World Backup Day – how well do you know backup?
March 2021 by Databarracks
The 31st of March is World Backup Day. Backup is something every IT professional does at some point in their career. How well do you know the terminology? Here’s our quick Backup terminology glossary to test you:
Full Backup
A full backup is an entire copy of your data. The disadvantage of a full backup is the length of time it takes to complete within a backup window. This means it is very rarely possible to run full backups over a WAN.
Differential Backup
Differential backups record the changes between full backups. The first captures the changed data from the initial full backup. After that, they’re cumulative, so the second also contains the changes in the first, and so on. This means full restorations are quick because the recovery needs a maximum of two backups. However, it requires more storage than other methods.
Incremental Backup
Incremental backups are similar to differential backups except they’re not cumulative, so only the changes from the previous backup are captured. Incremental backups are therefore smaller and faster to complete than differential, although restores can take longer because the individual archives must be merged. As individual backups are smaller, they are the most efficient to run over the WAN.
8 N.B. online backup is sometimes referred to as ‘incremental-forever backup’ because after one initial backup only incremental backups are ever taken.
Synthetic Full Backup
Synthetic full backups are not strictly a methodology but rather a technology that sits on top of the methods described above. Simply put, a synthetic full backup is the server-side construction of a ‘full backup’, comprised of smaller individual backups. This means when a full restore is needed, the reconstruction of files or file parts into a usable whole is already done.
Hot Backup
Hot backup, also known as dynamic or active backup, is performed while a database is online and accessible to users.
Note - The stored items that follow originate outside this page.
From an optimization exercise on the open Yosys and OpenROAD flow, aimed at small area and a short achievable clock period; shortcuts taken in it are not production practice.
Only simulation tests tie the RTL to the original design; equivalence was not proved.
Power is estimated from default activity; no workload was simulated.

--- run.sh ---
#!/bin/bash
# synth_recipe.tcl (not shown) runs the flow's synth.tcl, then flattens the netlist and writes it again
# the make line also repeats each setting of config.mk as NAME=value (left out here)
make -C /OpenROAD-flow-scripts/flow DESIGN_CONFIG=/design/flow/config.mk WORK_HOME=/design/flow/orfs CLKGATE_MAP_FILE= SYNTH_SCRIPT=/design/flow/synth_recipe.tcl finish
--- config.mk ---
export PLATFORM = sky130hd
export DESIGN_NAME = mcb_port_model
export DESIGN_NICKNAME = mcb_port_model
export VERILOG_FILES = /design/flow/design.v
export SDC_FILE = /design/flow/constraint.sdc
export NUM_CORES = 4
export LEC_CHECK = 0
export CAP_MARGIN = 20
export CORE_MARGIN = 2
export CORE_UTILIZATION = 40
export SLEW_MARGIN = 20
--- constraint.sdc ---
create_clock -name core_clock -period 6.0 [get_ports {clk}]
set_input_delay 1.2000 -clock core_clock [delete_from_list [all_inputs] [get_ports {clk}]]
set_output_delay 1.2000 -clock core_clock [all_outputs]
set_load 0.01 [all_outputs]
--- design.v ---
package mcb_port_pkg;
  localparam logic [2:0] CMD_WRITE    = 3'b000;
  localparam logic [2:0] CMD_READ     = 3'b001;
  localparam logic [2:0] CMD_WRITE_PC = 3'b010;
  localparam logic [2:0] CMD_READ_PC  = 3'b011;
  localparam logic [2:0] CMD_REFRESH  = 3'b100;
  localparam int DATA_FIFO_DEPTH = 64;
  typedef enum logic [2:0] {
    ST_IDLE      = 3'd0,
    ST_WRITE     = 3'd1,
    ST_READ_WAIT = 3'd2,
    ST_READ      = 3'd3,
    ST_REFRESH   = 3'd4
  } exec_state_e;
  function automatic logic [31:0] merge_bytes(input logic [31:0] old_word,
                                              input logic [31:0] new_word,
                                              input logic [3:0]  keep);
    for (int i = 0; i < 4; i++) begin
      merge_bytes[8*i +: 8] = keep[i] ? old_word[8*i +: 8] : new_word[8*i +: 8];
    end
  endfunction
endpackage
module mcb_port_fifo #(
  parameter int WIDTH = 32,
  parameter int DEPTH = 64,
  localparam int AW   = $clog2(DEPTH),
  localparam int CW   = AW + 1
) (
  input  logic             clk,
  input  logic             rst,
  input  logic             push,
  input  logic [WIDTH-1:0] din,
  input  logic             pop,
  output logic [WIDTH-1:0] dout,
  output logic [CW-1:0]    count,
  output logic             full,
  output logic             empty,
  output logic             push_drop,
  output logic             pop_err
);
  logic [WIDTH-1:0] mem_r [DEPTH];
  logic [AW-1:0]    wr_ptr_r;
  logic [AW-1:0]    rd_ptr_r;
  logic [CW-1:0]    count_r;
  logic [CW-1:0]    count_nxt_s;
  logic             full_r;
  logic             empty_r;
  logic             push_ok_s;
  logic             pop_ok_s;
  always_comb begin
    pop_ok_s  = pop & ~empty_r;
    push_ok_s = push & (~full_r | pop_ok_s);
    push_drop = push & ~push_ok_s;
    pop_err   = pop & empty_r;
    case ({push_ok_s, pop_ok_s})
      2'b10:   count_nxt_s = count_r + CW'(1);
      2'b01:   count_nxt_s = count_r - CW'(1);
      default: count_nxt_s = count_r;
    endcase
  end
  always_ff @(posedge clk) begin
    if (push_ok_s) begin
      mem_r[wr_ptr_r] <= din;
    end
  end
  always_ff @(posedge clk or posedge rst) begin
    if (rst) begin
      wr_ptr_r <= {AW{1'b0}};
      rd_ptr_r <= {AW{1'b0}};
      count_r  <= {CW{1'b0}};
      full_r   <= 1'b0;
      empty_r  <= 1'b1;
    end else begin
      if (push_ok_s) begin
        wr_ptr_r <= wr_ptr_r + AW'(1);
      end
      if (pop_ok_s) begin
        rd_ptr_r <= rd_ptr_r + AW'(1);
      end
      count_r <= count_nxt_s;
      full_r  <= (count_nxt_s == CW'(DEPTH));
      empty_r <= (count_nxt_s == {CW{1'b0}});
    end
  end
  assign dout  = empty_r ? {WIDTH{1'b0}} : mem_r[rd_ptr_r];
  assign count = count_r;
  assign full  = full_r;
  assign empty = empty_r;
endmodule
module mcb_port_model #(
  parameter int MEM_AW         = 6,
  parameter int CMD_DEPTH      = 4,
  parameter int READ_LATENCY   = 4,
  parameter int REFRESH_CYCLES = 8
) (
  input  logic        clk,
  input  logic        rst,
  input  logic        cmd_en,
  input  logic [2:0]  cmd_instr,
  input  logic [5:0]  cmd_bl,
  input  logic [27:0] cmd_word_addr,
  output logic        cmd_empty,
  output logic        cmd_full,
  input  logic        wr_en,
  input  logic [3:0]  wr_mask,
  input  logic [31:0] wr_data,
  output logic        wr_full,
  output logic        wr_empty,
  output logic [6:0]  wr_count,
  output logic        wr_underrun,
  output logic        wr_error,
  input  logic        rd_en,
  output logic [31:0] rd_data,
  output logic        rd_full,
  output logic        rd_empty,
  output logic [6:0]  rd_count,
  output logic        rd_overflow,
  output logic        rd_error
);
  localparam int WR_W = 36;
  localparam int CMD_W = 37;
  localparam int CMD_CW = $clog2(CMD_DEPTH) + 1;
  logic [CMD_W-1:0]  cmd_head_s;
  logic [CMD_CW-1:0] cmd_count_s;
  logic              cmd_empty_s;
  logic              cmd_pop_s;
  logic              cmd_drop_s;
  logic              cmd_pop_err_s;
  logic [WR_W-1:0]   wr_din_s;
  logic [WR_W-1:0]   wr_head_s;
  logic              wr_empty_s;
  logic              wr_pop_s;
  logic              wr_drop_s;
  logic              wr_underrun_s;
  logic              rd_push_s;
  logic              rd_overflow_s;
  logic              rd_pop_err_s;
  logic              rd_drop_unused_s;
  logic [31:0]       ram_r [2**MEM_AW];
  logic [MEM_AW-1:0] addr_r;
  logic [5:0]        beat_r;
  logic [15:0]       wait_r;
  mcb_port_pkg::exec_state_e       state_r;
  logic              ram_we_s;
  logic [31:0]       wdata_s;
  logic [3:0]        wmask_s;
  logic              wr_underrun_r;
  logic              wr_error_r;
  logic              rd_overflow_r;
  logic              rd_error_r;
  assign wr_din_s = {wr_mask, wr_data};
  mcb_port_fifo #(.WIDTH(CMD_W), .DEPTH(CMD_DEPTH)) u_cmd_fifo (
    .clk       (clk),
    .rst       (rst),
    .push      (cmd_en),
    .din       ({cmd_instr, cmd_bl, cmd_word_addr}),
    .pop       (cmd_pop_s),
    .dout      (cmd_head_s),
    .count     (cmd_count_s),
    .full      (cmd_full),
    .empty     (cmd_empty_s),
    .push_drop (cmd_drop_s),
    .pop_err   (cmd_pop_err_s)
  );
  mcb_port_fifo #(.WIDTH(WR_W), .DEPTH(mcb_port_pkg::DATA_FIFO_DEPTH)) u_wr_fifo (
    .clk       (clk),
    .rst       (rst),
    .push      (wr_en),
    .din       (wr_din_s),
    .pop       (wr_pop_s),
    .dout      (wr_head_s),
    .count     (wr_count),
    .full      (wr_full),
    .empty     (wr_empty_s),
    .push_drop (wr_drop_s),
    .pop_err   (wr_underrun_s)
  );
  mcb_port_fifo #(.WIDTH(32), .DEPTH(mcb_port_pkg::DATA_FIFO_DEPTH)) u_rd_fifo (
    .clk       (clk),
    .rst       (rst),
    .push      (rd_push_s),
    .din       (ram_r[addr_r]),
    .pop       (rd_en),
    .dout      (rd_data),
    .count     (rd_count),
    .full      (rd_full),
    .empty     (rd_empty),
    .push_drop (rd_overflow_s),
    .pop_err   (rd_pop_err_s)
  );
  assign rd_drop_unused_s = 1'b0;
  always_comb begin
    cmd_pop_s = (state_r == mcb_port_pkg::ST_IDLE) & ~cmd_empty_s;
    wr_pop_s  = (state_r == mcb_port_pkg::ST_WRITE);
    ram_we_s  = (state_r == mcb_port_pkg::ST_WRITE);
    rd_push_s = (state_r == mcb_port_pkg::ST_READ);
    if (wr_empty_s) begin
      wdata_s = 32'h0000_0000;
      wmask_s = 4'b0000;
    end else begin
      wdata_s = wr_head_s[31:0];
      wmask_s = wr_head_s[35:32];
    end
  end
  always_ff @(posedge clk) begin
    if (ram_we_s) begin
      ram_r[addr_r] <= mcb_port_pkg::merge_bytes(ram_r[addr_r], wdata_s, wmask_s);
    end
  end
  always_ff @(posedge clk or posedge rst) begin
    if (rst) begin
      state_r <= mcb_port_pkg::ST_IDLE;
      addr_r  <= {MEM_AW{1'b0}};
      beat_r  <= 6'd0;
      wait_r  <= 16'd0;
    end else begin
      case (state_r)
        mcb_port_pkg::ST_IDLE: begin
          if (!cmd_empty_s) begin
            addr_r <= cmd_head_s[MEM_AW-1:0];
            beat_r <= cmd_head_s[33:28];
            wait_r <= 16'd0;
            case (cmd_head_s[36:34])
              mcb_port_pkg::CMD_WRITE, mcb_port_pkg::CMD_WRITE_PC: state_r <= mcb_port_pkg::ST_WRITE;
              mcb_port_pkg::CMD_READ, mcb_port_pkg::CMD_READ_PC:   state_r <= mcb_port_pkg::ST_READ_WAIT;
              mcb_port_pkg::CMD_REFRESH:             state_r <= mcb_port_pkg::ST_REFRESH;
              default:                 state_r <= mcb_port_pkg::ST_IDLE;
            endcase
          end
        end
        mcb_port_pkg::ST_WRITE, mcb_port_pkg::ST_READ: begin
          addr_r <= addr_r + MEM_AW'(1);
          if (beat_r == 6'd0) begin
            state_r <= mcb_port_pkg::ST_IDLE;
          end else begin
            beat_r <= beat_r - 6'd1;
          end
        end
        mcb_port_pkg::ST_READ_WAIT: begin
          if (wait_r == 16'(READ_LATENCY - 1)) begin
            state_r <= mcb_port_pkg::ST_READ;
          end else begin
            wait_r <= wait_r + 16'd1;
          end
        end
        mcb_port_pkg::ST_REFRESH: begin
          if (wait_r == 16'(REFRESH_CYCLES - 1)) begin
            state_r <= mcb_port_pkg::ST_IDLE;
          end else begin
            wait_r <= wait_r + 16'd1;
          end
        end
        default: state_r <= mcb_port_pkg::ST_IDLE;
      endcase
    end
  end
  always_ff @(posedge clk or posedge rst) begin
    if (rst) begin
      wr_underrun_r <= 1'b0;
      wr_error_r    <= 1'b0;
      rd_overflow_r <= 1'b0;
      rd_error_r    <= 1'b0;
    end else begin
      if (wr_underrun_s) begin
        wr_underrun_r <= 1'b1;
      end
      if (cmd_drop_s | wr_drop_s) begin
        wr_error_r <= 1'b1;
      end
      if (rd_overflow_s) begin
        rd_overflow_r <= 1'b1;
      end
      if (rd_pop_err_s) begin
        rd_error_r <= 1'b1;
      end
    end
  end
  assign cmd_empty   = cmd_empty_s;
  assign wr_empty    = wr_empty_s;
  assign wr_underrun = wr_underrun_r;
  assign wr_error    = wr_error_r;
  assign rd_overflow = rd_overflow_r;
  assign rd_error    = rd_error_r;
endmodule
==> flow_summary_export.csv <==
group,metric,value,unit
worst_setup_path,start_kind,"register",
synth,yosysSeqAreaShare,79.6,%
cts,clk_pin_slew_worst_paths,0.06,ns
worst_setup_path,r2r.worst_path.cells,12,
place,post-dp-hpwl,402000,µm
power,powerDensity,582,nW/µm²
power,total_power,0.166,W
sta,final_hold_viol_count,0,
die,rows,288,
synth,synthArstFlopShare,1.31,%
min_path,hold_class,"primary input to asynchronous set/reset pin",
flow_run,maxCapViolCount,0,
grt,overflow,0,
die,fp.coreArea,614000,µm²
synth,synth.distinct_cells,75,
die,ioPinCount,134,
grt,grt_max_degree,107,
grt,grt_first_pass_wirelength,968000,µm
drt,drtPass1Iterations,8,
grt,grtUsageTotal,21.8,%
cts,h-tree-depth,6,
cts,clock_sinks,6546,
cts,clk_latency,1.12,ns
worst_setup_path,cpMostUsedCell,"mux4_2",
cells_and_area,num-fill-cells,49700,
synth,synth_warnings,4,
sta,max_freq,0.170,GHz
place,place_ws,0.620,ns
synth,netlist_area,246000,µm²
cells_and_area,area_growth,15.5,%
worst_setup_path,r2r_start,"u_wr_fifo.rd_ptr_r[0]",
place,place_congestion,0.830,
drt,wire_per_inst,34.0,µm
sta,finalWorstSetupSlack,0.121,ns
die,initial_core_util,40.1,%
worst_setup_path,critical_path.max_stage_delay,0.61,ns
drt,via_count,125000,
sta,setup_viol,0,
drt,viasPerCell,6.07,
die,fp.dieArea,622000,µm²
cts,root_buffer,"clkbuf_16",
die,die_y,789,µm
synth,syn-instance-count,11200,
drt,route.detailed.drc,0,
worst_setup_path,critPathArrivalTime,4.68,ns
worst_setup_path,r2r-end,"ram_r[42][23]",
drt,drt_iter0_markers,17300,
sta,maxSlewViolCount,0,
worst_setup_path,cp-end-kind,"output port",
power,irDropWorstVdd,1.76,mV
cts,cts_buffers,659,
cells_and_area,multi_input_area,49300,µm²
grt,antenna_found_initial,46,
sta,tightest_slew,1.19,ns
power,p_leak,86.4,nW
worst_setup_path,r2r_slack,1.07,ns
synth,ys_seq_elements,6546,
synth,synth_top_flop_cell,"edfxtp_1",
sta,fin_crit_sh,98.0,%
power,power.share.clock,24.4,%
worst_setup_path,critPathRequiredTime,4.80,ns
sta,skew,0.116,ns
place,io_buffers,111,
sta,maxSlewHeadroom,19.9,%
drt,final_antenna_net_count,0,
power,p_int,0.109,W
sta,final.min_clock_period,5.88,ns
power,swShare,34.3,%
die,die_x,789,µm
worst_setup_path,critPathMaxFanout,35,
power,p_sw,0.0569,W
power,pwr-share-seq,42.6,%
sta,rsz0062_at_grt,"true",
grt,grt_pass1_vias,125000,
cells_and_area,drive_above_1_share,25.5,%
cells_and_area,mostFrequentLayoutCell,"edfxtp_1",
worst_setup_path,path_cells,"buf_12 -> buf_16 -> mux4_2 -> mux4_2 -> mux4_2 -> nor2b_1 -> clkdlybuf4s50_1",
worst_setup_path,criticalPathCategory,"register to output port",
synth,avgSynthCellArea,22.1,µm²
worst_setup_path,slowest_stage,"mux4_2",
cts,cts_tree,"done",
synth,synth_fp_nets,11300,
cells_and_area,finalNetCount,12000,
cts,cts-hold-fix-buffers,0,
cts,cts_buffer_depth,4,
power,power_frac_comb,32.9,%
cells_and_area,final_cell_mix,"edfxtp_1, mux4_2, a22oi_1",
run_status,outcome,"finished clean",
synth,synth_edf_count,6460,
drt,wl,699000,µm
cells_and_area,regArea,196000,µm²
-- logic make-up after synthesis --
| family | synth area share, % |
|---|---|
| AO/OA/AOI/OAI | 5.01 |
| AND/OR/NAND/NOR | 1.56 |
| buffers and inverters | 1.30 |
| flip-flops | 79.6 |
| multiplexers | 12.2 |
| adder cells (fa/ha/maj) | 0.128 |
| XOR/XNOR | 0.181 |
-- sequential cells by signal, indices dropped and copies added, names as in the netlist, 2 cells and up --
| register | cells |
|---|---|
| u_rd_fifo.count_r | 7 |
| u_cmd_fifo.mem_r | 60 |
| u_wr_fifo.wr_ptr_r | 6 |
| u_rd_fifo.mem_r | 2048 |
| u_wr_fifo.count_r | 7 |
| u_cmd_fifo.count_r | 3 |
| ram_r | 2048 |
| state_r | 3 |
| u_wr_fifo.mem_r | 2304 |
| beat_r | 6 |
| u_rd_fifo.wr_ptr_r | 6 |
| addr_r | 6 |
| u_rd_fifo.rd_ptr_r | 6 |
| u_wr_fifo.rd_ptr_r | 6 |
| wait_r | 16 |
| u_cmd_fifo.rd_ptr_r | 2 |
| u_cmd_fifo.wr_ptr_r | 2 |
-- Yosys cell counts (36+ instances only) --
master    instances  area [µm²]
a21oi_1          65         325
a22oi_1        1057        7940
a41oi_1         240        2100
buf_1            97         364
buf_2           139         696
buf_4            51         383
clkbuf_1        350        1310
dfrtp_1          83        2080
edfxtp_1       6460      194000
mux2i_1         112        1120
mux4_2         1281       28900
nand2_1         167         627
nand3_1          55         275
nand4_1          36         225
nor2_1          306        1150
nor2b_1          56         350
nor4_1           68         425
o21ai_0          42         210
o22ai_1          39         244
xnor2_1          39         342
-- power groups by stage --
stage | combinational [W] | sequential (W) | clock (W)
after floorplan | 0.0283 | 0.0696 | 0
after global placement | 0.0524 | 0.0714 | 0
after detailed placement | 0.0545 | 0.0716 | 0
after CTS | 0.0547 | 0.0706 | 0.0410
after global routing | 0.0574 | 0.0708 | 0.0427
final | 0.0546 | 0.0706 | 0.0404
-- metal layers --
layer / vias up / wire length, µm / share of wire, % / track usage, %
met3: 1264 / 66200 / 9.5 / 3.89
li1: 49500 / - / - / -
met5: - / 240 / 0.034 / 0.0763
met2: 7294 / 336000 / 48 / 35.4
met1: 66900 / 268000 / 38 / 29.7
met4: 31 / 28200 / 4.0 / 7.80
-- layout make-up --
cell class	count	share of cell area, %
Timing Repair Buffer	708	2.69
Sequential cell	6546	68.9
Antenna cell	19	0.0167
Clock inverter	379	1.38
Clock buffer	837	6.10
Inverter	32	0.0453
Tap cell	8120	3.57
Multi-Input combinational cell	3929	17.3
-- critical path: cells and delay by family (launching register included) --
family,cells,cell delay (ns)
muxes,3,1.76
buffers and inverters,3,1.06
DFF,1,0.56
and+or+nand+nor,1,0.17
-- timing repair --
action | in CTS | in global routing
hold endpoints to repair | 0 | 0
resized for setup | 4 | 9
endpoints found under the setup margin | 24 | 9
buffers inserted | 9 | 0
-- per-stage QoR --
step                instances  setup TNS (ns)  area [µm²]  util (%)  hold WS (ns)
detailed placement      19300               0      263000      42.8         0.467
global placement        19300               0      263000      42.8         0.455
global route            20600         -0.0115      285000      46.3         0.421
CTS                     20600               0      285000      46.3         0.360
finish                  20600               0      285000      46.3         0.423
floorplan               11200               0      246000         -         0.446
-- worst max-delay path by stage --
stage	from	end	slack, ns	cells after the start
floorplan	addr_r[1]	ram_r[0][0]	0.05	9
global placement	rd_en	u_rd_fifo.full_r	0.39	13
detailed placement	rd_en	u_rd_fifo.full_r	0.62	14
CTS	u_rd_fifo.rd_ptr_r[0]	rd_data[5]	0.003	6
global route	u_rd_fifo.rd_ptr_r[0]	rd_data[1]	-0.009	7
finish	u_rd_fifo.rd_ptr_r[0]	rd_data[9]	0.12	7

-- separate check: timing with driven ports --
Ports are ideal in the flow. The routed layout listed here was re-timed in OpenROAD. Step 1: set_driving_cell puts a clkbuf_16 on clk and a buf_2 on each other input, an assumption about the parent block. Step 2, shift: input delay + t, output delay - t, t = (earliest + latest rising clock arrival at the registers) / 2. This alone moves slack from input paths to output paths. Slacks: ideal / step 1 / step 2; pairs: ideal / step 1.
shift t [ns]: 1.194
setup slack, ns: 0.121 / -0.011 / 0.526
pins driven straight from the clock port: 1
After both steps setup and hold are still met in this run. The setup slack of this run moves by -0.132 ns with the drivers and by +0.405 ns with both steps.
Hierarchical storage management
Hierarchical storage management is a policy-based management layer placed over backup and archive operations. It invisibly moves files between backup and archive storage depending on its age and user-demand. This ensures the most economical use of expensive higher performance storage, whilst automating the migration of old and unused data to the archive. From the user perspective, there is no administration required to restore from the archive – it’s simply one connected environment in which everything is available.
Agent vs. agentless
Backup solutions capture and transmit source data using either an agent-based, or agentless architecture. Agent-based backup systems install a software instance on every protected component in the network.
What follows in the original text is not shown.